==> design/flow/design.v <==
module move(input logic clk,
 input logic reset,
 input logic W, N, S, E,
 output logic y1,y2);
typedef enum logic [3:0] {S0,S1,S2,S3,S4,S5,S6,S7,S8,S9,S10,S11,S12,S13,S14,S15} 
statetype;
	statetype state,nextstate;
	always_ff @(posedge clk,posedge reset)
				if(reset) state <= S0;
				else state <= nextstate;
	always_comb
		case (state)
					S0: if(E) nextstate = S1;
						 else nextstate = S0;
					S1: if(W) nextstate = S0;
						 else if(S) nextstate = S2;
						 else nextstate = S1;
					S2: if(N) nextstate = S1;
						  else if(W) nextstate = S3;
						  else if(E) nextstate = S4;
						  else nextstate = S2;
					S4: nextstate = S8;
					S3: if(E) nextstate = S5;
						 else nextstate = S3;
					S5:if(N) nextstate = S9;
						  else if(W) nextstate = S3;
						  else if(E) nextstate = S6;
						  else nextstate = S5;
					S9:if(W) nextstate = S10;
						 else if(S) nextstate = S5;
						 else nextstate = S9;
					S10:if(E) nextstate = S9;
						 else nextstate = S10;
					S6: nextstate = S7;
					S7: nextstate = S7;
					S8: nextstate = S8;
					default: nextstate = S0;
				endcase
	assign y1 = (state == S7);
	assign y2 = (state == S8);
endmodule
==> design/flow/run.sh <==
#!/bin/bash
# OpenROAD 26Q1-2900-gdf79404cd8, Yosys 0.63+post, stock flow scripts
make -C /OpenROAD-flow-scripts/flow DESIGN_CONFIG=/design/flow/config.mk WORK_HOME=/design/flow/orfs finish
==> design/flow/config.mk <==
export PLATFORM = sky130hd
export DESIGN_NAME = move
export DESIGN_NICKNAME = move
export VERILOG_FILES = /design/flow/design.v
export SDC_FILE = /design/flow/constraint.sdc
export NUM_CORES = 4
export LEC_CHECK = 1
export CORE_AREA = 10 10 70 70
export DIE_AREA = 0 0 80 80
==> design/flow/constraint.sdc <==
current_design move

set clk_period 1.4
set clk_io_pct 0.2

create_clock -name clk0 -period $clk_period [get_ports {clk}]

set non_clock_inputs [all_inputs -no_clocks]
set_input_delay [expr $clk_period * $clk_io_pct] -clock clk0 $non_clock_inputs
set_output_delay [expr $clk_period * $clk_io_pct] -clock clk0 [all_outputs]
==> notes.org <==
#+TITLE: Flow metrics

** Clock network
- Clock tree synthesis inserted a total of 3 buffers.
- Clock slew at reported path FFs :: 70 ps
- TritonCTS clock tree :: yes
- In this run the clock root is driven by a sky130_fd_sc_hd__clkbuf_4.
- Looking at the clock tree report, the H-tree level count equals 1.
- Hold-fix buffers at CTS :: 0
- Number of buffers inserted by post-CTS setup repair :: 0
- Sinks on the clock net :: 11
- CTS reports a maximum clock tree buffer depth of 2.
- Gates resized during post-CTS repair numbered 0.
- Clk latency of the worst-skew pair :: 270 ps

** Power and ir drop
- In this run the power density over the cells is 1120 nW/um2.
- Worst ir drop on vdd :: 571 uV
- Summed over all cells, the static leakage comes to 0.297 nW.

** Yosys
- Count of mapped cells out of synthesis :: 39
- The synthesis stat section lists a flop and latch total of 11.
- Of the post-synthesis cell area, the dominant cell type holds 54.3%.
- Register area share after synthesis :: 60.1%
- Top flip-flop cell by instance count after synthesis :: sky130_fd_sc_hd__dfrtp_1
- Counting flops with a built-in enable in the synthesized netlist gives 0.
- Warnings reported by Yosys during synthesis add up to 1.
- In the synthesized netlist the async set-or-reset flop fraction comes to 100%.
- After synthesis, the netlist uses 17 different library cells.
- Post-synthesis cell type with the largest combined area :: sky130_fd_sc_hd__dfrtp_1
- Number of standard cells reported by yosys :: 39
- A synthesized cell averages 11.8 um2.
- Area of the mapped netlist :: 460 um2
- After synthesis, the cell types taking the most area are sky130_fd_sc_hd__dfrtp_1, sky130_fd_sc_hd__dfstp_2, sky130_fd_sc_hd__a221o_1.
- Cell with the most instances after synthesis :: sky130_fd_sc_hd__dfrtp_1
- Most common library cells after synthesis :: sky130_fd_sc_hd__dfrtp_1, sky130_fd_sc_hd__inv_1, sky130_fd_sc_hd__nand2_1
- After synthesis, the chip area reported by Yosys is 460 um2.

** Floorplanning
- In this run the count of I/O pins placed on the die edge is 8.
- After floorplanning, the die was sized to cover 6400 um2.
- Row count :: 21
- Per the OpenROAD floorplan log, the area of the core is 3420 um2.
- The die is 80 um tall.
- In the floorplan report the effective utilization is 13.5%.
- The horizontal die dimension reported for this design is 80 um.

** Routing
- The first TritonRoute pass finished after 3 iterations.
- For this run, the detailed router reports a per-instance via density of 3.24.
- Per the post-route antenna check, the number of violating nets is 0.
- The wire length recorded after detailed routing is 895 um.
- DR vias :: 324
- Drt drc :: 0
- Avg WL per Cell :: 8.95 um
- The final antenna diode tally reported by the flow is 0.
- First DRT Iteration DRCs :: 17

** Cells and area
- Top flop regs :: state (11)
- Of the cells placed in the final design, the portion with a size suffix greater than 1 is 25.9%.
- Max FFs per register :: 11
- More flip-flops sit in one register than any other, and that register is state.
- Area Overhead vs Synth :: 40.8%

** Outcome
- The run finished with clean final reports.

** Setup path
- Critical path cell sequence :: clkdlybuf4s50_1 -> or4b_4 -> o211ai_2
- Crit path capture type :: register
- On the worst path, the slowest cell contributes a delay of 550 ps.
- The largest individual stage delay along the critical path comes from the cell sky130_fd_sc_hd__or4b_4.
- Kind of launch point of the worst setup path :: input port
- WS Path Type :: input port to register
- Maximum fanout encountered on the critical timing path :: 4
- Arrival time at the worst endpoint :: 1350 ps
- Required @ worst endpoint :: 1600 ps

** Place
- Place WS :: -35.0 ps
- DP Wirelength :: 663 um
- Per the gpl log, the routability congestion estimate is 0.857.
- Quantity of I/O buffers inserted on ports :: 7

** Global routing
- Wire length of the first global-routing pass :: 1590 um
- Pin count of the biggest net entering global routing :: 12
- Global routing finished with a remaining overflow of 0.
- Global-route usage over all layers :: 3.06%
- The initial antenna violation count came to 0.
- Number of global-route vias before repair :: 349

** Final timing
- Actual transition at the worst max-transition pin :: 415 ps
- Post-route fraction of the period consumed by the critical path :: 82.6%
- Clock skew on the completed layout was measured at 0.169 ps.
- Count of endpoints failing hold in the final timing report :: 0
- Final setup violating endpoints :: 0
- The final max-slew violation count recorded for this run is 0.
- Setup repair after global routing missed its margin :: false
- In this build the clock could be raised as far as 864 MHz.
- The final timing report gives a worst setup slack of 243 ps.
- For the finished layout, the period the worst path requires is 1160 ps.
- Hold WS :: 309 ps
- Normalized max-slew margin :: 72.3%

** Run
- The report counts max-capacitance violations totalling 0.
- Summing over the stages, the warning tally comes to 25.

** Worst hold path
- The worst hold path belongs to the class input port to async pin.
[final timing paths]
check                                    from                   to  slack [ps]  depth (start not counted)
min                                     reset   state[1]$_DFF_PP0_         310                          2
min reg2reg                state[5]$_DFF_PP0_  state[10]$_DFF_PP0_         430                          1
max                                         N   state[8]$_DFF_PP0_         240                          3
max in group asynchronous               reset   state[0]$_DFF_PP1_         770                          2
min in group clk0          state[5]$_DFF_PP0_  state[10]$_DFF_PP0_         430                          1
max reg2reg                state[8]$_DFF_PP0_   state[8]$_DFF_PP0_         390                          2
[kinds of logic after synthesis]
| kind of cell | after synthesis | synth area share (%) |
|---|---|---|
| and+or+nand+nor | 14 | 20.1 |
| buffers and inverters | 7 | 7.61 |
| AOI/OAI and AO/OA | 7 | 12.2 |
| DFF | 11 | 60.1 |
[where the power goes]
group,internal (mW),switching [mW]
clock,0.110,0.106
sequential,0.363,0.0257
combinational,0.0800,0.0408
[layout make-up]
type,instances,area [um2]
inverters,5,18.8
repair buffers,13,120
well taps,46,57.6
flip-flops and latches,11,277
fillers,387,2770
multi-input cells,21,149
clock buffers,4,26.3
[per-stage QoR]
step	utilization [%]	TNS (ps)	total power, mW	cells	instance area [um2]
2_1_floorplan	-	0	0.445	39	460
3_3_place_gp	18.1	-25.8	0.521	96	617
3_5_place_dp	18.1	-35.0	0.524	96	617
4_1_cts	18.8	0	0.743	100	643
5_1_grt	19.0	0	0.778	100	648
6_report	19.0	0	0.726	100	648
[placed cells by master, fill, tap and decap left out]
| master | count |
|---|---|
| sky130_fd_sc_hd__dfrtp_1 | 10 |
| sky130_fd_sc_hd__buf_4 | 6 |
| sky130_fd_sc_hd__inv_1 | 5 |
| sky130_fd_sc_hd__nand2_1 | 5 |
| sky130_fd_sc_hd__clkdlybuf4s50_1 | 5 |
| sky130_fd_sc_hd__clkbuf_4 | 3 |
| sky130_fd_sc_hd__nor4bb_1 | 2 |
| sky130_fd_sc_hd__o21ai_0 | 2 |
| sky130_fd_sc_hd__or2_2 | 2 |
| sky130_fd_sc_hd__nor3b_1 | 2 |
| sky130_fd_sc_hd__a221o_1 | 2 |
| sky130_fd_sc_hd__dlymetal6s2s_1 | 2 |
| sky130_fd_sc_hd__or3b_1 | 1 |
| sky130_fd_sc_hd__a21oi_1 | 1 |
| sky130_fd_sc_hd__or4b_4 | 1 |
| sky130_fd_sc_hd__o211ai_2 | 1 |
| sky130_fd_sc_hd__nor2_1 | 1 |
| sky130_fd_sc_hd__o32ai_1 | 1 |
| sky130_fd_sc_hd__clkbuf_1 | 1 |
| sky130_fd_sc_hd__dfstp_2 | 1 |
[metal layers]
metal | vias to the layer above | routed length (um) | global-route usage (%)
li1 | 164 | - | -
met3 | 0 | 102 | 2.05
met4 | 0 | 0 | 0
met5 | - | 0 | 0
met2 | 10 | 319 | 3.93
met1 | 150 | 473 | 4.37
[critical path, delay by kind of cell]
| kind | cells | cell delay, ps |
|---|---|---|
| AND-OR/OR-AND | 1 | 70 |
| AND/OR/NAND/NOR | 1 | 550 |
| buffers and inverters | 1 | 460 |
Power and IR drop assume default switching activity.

◆ What is being asked:
From the very first line of the data through the line with "if(reset) state <= S0;" in it, please reproduce each line exactly and output nothing more.

◆ Exercise output:
==> design/flow/design.v <==
module move(input logic clk,
 input logic reset,
 input logic W, N, S, E,
 output logic y1,y2);
typedef enum logic [3:0] {S0,S1,S2,S3,S4,S5,S6,S7,S8,S9,S10,S11,S12,S13,S14,S15} 
statetype;
	statetype state,nextstate;
	always_ff @(posedge clk,posedge reset)
				if(reset) state <= S0;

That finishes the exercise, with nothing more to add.